Activity
Lines below starting with the line with "-- final timing" and going on through the line with "path | r[19]" must be output exactly; the rest of the records must be left out.

Input records
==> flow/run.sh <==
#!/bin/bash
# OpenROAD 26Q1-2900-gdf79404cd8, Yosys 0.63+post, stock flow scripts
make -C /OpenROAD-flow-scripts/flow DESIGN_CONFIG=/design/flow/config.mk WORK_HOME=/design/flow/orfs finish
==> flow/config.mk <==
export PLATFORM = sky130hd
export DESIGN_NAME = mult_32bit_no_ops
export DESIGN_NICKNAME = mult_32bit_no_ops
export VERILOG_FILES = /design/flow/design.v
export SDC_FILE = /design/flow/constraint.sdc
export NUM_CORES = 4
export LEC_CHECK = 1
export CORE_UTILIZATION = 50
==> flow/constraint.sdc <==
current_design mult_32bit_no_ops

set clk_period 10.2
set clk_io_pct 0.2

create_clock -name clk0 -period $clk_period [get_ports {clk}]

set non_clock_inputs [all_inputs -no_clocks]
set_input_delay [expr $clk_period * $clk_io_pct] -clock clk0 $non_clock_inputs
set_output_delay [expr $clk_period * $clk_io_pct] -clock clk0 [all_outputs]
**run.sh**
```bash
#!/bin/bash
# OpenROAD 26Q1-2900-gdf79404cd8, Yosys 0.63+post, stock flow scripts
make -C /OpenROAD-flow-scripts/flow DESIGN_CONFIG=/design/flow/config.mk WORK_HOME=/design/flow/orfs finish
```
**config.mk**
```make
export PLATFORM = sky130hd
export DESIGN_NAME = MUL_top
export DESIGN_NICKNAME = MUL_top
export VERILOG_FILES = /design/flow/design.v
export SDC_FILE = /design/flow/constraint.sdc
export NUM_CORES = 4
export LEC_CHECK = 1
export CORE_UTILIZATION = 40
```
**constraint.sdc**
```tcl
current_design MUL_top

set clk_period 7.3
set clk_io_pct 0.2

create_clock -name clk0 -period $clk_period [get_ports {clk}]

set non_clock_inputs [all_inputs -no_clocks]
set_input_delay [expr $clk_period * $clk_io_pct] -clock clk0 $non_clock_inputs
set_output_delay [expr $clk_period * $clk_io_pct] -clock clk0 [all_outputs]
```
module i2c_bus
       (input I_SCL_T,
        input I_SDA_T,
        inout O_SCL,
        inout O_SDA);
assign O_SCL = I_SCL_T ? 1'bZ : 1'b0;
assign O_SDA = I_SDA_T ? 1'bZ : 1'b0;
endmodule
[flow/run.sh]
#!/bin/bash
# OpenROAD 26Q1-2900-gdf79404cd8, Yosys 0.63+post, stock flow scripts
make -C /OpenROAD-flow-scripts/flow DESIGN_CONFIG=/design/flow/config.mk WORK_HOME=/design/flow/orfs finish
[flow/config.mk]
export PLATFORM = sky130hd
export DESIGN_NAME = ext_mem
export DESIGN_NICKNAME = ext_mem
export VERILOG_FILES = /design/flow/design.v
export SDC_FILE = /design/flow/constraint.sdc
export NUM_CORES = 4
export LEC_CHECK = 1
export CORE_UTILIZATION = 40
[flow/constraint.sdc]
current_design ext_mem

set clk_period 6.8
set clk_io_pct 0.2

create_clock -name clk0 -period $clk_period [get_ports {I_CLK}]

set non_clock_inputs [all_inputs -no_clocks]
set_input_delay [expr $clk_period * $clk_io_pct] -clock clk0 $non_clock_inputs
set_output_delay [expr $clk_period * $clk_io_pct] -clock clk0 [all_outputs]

...

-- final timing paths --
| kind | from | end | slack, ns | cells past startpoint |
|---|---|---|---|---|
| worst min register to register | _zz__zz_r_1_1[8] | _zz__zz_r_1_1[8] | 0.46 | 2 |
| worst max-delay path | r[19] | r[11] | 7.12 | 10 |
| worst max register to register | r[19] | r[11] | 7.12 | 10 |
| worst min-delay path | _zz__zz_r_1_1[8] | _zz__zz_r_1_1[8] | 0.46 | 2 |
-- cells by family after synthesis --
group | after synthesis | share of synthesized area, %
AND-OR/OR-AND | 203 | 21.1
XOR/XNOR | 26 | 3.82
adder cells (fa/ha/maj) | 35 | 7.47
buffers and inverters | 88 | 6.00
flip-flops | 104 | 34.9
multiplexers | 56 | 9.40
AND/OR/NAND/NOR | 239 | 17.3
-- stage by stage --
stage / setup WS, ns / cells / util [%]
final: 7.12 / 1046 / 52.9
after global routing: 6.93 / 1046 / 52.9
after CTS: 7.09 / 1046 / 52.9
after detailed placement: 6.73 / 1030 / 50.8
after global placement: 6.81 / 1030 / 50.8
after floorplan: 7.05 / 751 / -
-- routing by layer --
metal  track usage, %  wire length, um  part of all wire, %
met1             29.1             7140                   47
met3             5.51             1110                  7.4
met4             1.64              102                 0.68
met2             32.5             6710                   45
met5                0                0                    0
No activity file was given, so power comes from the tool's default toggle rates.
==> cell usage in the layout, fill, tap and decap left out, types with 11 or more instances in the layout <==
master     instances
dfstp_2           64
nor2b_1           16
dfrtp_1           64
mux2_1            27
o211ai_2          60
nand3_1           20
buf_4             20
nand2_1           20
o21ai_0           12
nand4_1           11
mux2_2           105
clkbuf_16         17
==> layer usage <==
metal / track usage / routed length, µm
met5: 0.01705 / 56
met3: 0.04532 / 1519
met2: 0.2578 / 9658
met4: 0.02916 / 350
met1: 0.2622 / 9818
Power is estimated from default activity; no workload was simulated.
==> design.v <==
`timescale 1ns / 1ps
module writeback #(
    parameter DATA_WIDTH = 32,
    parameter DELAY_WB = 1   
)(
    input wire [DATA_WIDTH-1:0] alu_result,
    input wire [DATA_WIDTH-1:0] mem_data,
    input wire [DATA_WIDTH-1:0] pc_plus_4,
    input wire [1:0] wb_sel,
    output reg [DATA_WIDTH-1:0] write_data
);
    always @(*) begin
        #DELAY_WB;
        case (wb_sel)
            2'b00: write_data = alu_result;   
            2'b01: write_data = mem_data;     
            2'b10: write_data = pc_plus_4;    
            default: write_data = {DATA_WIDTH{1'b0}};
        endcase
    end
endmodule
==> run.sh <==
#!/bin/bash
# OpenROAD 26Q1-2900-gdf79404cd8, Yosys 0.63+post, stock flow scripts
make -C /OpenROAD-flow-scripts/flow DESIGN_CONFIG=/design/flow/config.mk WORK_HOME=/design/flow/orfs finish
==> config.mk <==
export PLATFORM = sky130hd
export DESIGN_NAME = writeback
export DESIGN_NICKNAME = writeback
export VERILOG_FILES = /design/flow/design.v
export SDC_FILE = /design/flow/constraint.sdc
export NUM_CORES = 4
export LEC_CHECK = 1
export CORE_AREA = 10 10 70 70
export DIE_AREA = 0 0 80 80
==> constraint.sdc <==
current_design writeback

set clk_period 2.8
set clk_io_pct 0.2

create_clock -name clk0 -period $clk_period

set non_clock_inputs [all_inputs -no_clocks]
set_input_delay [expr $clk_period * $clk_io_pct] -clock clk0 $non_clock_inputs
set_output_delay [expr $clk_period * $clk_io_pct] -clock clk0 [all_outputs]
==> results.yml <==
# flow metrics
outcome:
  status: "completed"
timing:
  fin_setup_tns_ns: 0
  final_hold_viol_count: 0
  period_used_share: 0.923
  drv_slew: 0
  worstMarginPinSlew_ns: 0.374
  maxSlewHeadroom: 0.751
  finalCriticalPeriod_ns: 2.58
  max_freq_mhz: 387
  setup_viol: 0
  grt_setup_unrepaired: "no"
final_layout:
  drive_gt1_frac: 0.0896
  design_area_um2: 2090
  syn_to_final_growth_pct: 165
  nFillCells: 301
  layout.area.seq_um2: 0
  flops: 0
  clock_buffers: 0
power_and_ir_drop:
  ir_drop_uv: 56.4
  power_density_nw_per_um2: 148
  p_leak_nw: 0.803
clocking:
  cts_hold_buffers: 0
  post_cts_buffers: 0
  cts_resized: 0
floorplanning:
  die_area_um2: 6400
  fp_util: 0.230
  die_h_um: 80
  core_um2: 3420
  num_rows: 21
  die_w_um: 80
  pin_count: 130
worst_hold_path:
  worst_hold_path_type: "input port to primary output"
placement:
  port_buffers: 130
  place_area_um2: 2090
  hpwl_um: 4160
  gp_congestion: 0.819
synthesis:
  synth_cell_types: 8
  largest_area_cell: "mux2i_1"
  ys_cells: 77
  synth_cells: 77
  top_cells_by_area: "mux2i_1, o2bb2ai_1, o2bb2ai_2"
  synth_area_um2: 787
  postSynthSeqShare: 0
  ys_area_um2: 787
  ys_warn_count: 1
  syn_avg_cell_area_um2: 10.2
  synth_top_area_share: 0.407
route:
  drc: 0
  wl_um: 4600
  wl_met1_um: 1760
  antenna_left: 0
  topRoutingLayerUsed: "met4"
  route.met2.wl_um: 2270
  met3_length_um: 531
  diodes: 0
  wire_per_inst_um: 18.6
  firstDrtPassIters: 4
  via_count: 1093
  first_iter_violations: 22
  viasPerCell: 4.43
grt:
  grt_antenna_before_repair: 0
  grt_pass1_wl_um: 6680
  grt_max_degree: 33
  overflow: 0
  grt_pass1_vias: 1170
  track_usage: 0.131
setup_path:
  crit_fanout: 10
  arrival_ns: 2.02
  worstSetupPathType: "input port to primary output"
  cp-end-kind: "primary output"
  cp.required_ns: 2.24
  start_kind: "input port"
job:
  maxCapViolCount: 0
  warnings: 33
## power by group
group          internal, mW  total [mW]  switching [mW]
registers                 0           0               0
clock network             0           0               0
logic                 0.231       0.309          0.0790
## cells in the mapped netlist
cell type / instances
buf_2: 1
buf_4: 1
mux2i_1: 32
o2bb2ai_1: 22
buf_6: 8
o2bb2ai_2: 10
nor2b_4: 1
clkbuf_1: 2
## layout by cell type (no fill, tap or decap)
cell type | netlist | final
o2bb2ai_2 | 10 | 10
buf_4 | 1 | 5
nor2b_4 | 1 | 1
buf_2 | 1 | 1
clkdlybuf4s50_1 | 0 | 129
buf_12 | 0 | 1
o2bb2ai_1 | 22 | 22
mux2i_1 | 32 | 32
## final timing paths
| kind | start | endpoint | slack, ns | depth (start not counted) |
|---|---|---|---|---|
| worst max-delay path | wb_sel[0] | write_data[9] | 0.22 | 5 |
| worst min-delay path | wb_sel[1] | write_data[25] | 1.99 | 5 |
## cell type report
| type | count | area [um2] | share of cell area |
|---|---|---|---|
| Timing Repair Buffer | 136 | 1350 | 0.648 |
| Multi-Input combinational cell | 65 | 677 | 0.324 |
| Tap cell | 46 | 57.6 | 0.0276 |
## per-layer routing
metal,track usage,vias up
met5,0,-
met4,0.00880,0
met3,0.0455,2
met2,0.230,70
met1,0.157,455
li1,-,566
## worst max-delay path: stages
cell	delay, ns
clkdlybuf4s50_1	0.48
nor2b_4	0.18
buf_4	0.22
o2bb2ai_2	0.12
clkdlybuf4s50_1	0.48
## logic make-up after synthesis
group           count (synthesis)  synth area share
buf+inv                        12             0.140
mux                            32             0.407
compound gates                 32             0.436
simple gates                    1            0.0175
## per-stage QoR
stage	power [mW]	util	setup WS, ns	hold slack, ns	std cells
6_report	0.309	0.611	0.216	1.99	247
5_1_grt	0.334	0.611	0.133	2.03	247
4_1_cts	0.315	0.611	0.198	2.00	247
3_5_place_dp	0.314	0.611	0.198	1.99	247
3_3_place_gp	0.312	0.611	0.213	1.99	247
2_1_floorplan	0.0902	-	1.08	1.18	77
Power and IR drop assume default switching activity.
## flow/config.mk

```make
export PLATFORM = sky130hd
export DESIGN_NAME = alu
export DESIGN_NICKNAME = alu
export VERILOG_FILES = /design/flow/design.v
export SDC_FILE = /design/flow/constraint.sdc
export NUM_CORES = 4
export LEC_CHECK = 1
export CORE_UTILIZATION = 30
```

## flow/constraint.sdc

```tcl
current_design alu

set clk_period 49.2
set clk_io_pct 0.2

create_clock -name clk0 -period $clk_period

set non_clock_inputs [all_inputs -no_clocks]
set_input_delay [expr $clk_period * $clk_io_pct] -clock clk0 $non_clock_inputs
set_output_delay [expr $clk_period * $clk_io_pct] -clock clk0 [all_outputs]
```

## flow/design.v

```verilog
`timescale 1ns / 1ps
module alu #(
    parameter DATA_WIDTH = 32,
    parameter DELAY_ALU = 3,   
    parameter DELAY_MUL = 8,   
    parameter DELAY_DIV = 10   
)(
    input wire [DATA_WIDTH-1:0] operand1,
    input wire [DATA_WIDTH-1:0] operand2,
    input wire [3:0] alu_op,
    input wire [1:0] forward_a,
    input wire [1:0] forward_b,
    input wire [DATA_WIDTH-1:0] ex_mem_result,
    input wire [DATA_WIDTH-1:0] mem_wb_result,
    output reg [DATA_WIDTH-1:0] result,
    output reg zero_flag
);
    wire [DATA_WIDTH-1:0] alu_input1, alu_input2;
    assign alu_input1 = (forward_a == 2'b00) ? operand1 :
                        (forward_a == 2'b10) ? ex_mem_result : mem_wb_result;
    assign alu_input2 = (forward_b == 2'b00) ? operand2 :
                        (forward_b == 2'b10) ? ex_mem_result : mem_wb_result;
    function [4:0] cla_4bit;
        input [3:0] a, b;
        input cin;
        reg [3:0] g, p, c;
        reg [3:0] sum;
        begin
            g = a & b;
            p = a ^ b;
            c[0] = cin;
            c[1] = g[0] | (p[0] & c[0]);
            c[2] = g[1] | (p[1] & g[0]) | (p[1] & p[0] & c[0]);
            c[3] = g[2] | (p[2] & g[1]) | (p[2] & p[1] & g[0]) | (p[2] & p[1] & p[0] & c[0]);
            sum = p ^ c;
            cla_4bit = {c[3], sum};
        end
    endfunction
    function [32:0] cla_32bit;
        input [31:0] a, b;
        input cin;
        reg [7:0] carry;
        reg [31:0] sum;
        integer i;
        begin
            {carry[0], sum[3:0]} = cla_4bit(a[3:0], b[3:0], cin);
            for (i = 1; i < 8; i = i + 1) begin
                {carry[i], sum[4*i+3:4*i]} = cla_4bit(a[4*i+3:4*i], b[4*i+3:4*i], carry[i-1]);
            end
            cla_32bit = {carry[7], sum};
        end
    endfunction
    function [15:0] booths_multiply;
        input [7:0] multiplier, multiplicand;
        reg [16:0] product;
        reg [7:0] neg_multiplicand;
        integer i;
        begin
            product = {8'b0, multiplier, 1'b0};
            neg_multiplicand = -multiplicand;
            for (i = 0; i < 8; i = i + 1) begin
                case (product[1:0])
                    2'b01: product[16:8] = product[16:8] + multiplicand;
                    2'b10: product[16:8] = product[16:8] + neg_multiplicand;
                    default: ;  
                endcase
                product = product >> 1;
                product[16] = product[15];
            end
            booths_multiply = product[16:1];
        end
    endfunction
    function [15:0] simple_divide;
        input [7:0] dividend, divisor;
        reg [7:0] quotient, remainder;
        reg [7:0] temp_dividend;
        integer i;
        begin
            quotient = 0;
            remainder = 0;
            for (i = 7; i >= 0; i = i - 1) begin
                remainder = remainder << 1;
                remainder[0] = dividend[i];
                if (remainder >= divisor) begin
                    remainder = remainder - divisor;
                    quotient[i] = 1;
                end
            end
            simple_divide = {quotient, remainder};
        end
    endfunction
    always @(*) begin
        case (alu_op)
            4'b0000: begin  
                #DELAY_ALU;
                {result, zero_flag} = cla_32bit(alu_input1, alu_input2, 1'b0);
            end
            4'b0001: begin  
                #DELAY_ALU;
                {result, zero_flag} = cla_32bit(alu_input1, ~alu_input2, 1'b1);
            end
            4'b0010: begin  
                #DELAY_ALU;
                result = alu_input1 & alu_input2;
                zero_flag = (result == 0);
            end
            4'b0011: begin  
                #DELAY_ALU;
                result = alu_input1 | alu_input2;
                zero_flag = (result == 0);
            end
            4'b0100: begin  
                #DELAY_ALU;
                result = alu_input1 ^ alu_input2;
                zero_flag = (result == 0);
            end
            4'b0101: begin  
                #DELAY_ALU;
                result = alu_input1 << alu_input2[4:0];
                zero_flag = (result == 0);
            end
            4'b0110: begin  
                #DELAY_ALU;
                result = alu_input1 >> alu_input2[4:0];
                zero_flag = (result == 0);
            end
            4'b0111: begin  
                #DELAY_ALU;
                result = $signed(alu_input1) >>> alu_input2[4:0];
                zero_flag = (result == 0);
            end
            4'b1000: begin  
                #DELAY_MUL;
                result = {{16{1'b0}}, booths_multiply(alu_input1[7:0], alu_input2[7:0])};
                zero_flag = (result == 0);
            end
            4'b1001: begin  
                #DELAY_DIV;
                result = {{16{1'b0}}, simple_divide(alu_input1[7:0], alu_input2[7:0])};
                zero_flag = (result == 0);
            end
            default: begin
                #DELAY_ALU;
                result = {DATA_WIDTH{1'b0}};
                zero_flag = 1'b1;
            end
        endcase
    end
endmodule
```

Problem solution
-- final timing paths --
| kind | from | end | slack, ns | cells past startpoint |
|---|---|---|---|---|
| worst min register to register | _zz__zz_r_1_1[8] | _zz__zz_r_1_1[8] | 0.46 | 2 |
| worst max-delay path | r[19] | r[11] | 7.12 | 10 |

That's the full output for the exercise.